> [WORK ITEM] Which lines in the entries below contain the string "repair"? Show each of them in full.

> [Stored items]
=======

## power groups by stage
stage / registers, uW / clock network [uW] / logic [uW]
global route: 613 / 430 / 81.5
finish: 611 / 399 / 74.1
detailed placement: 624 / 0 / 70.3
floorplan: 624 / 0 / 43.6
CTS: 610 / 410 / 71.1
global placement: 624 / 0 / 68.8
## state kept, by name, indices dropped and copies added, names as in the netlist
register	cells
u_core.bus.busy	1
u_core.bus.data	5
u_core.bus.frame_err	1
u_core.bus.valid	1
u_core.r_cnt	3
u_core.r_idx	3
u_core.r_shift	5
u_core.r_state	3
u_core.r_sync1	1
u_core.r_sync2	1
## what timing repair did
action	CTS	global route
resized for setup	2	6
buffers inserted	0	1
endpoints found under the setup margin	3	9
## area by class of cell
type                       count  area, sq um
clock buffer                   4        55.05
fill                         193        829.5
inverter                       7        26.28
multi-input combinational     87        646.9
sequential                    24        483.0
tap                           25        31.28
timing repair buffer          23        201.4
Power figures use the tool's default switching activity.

=======

> [ANSWER SECTION]
## what timing repair did
timing repair buffer          23        201.4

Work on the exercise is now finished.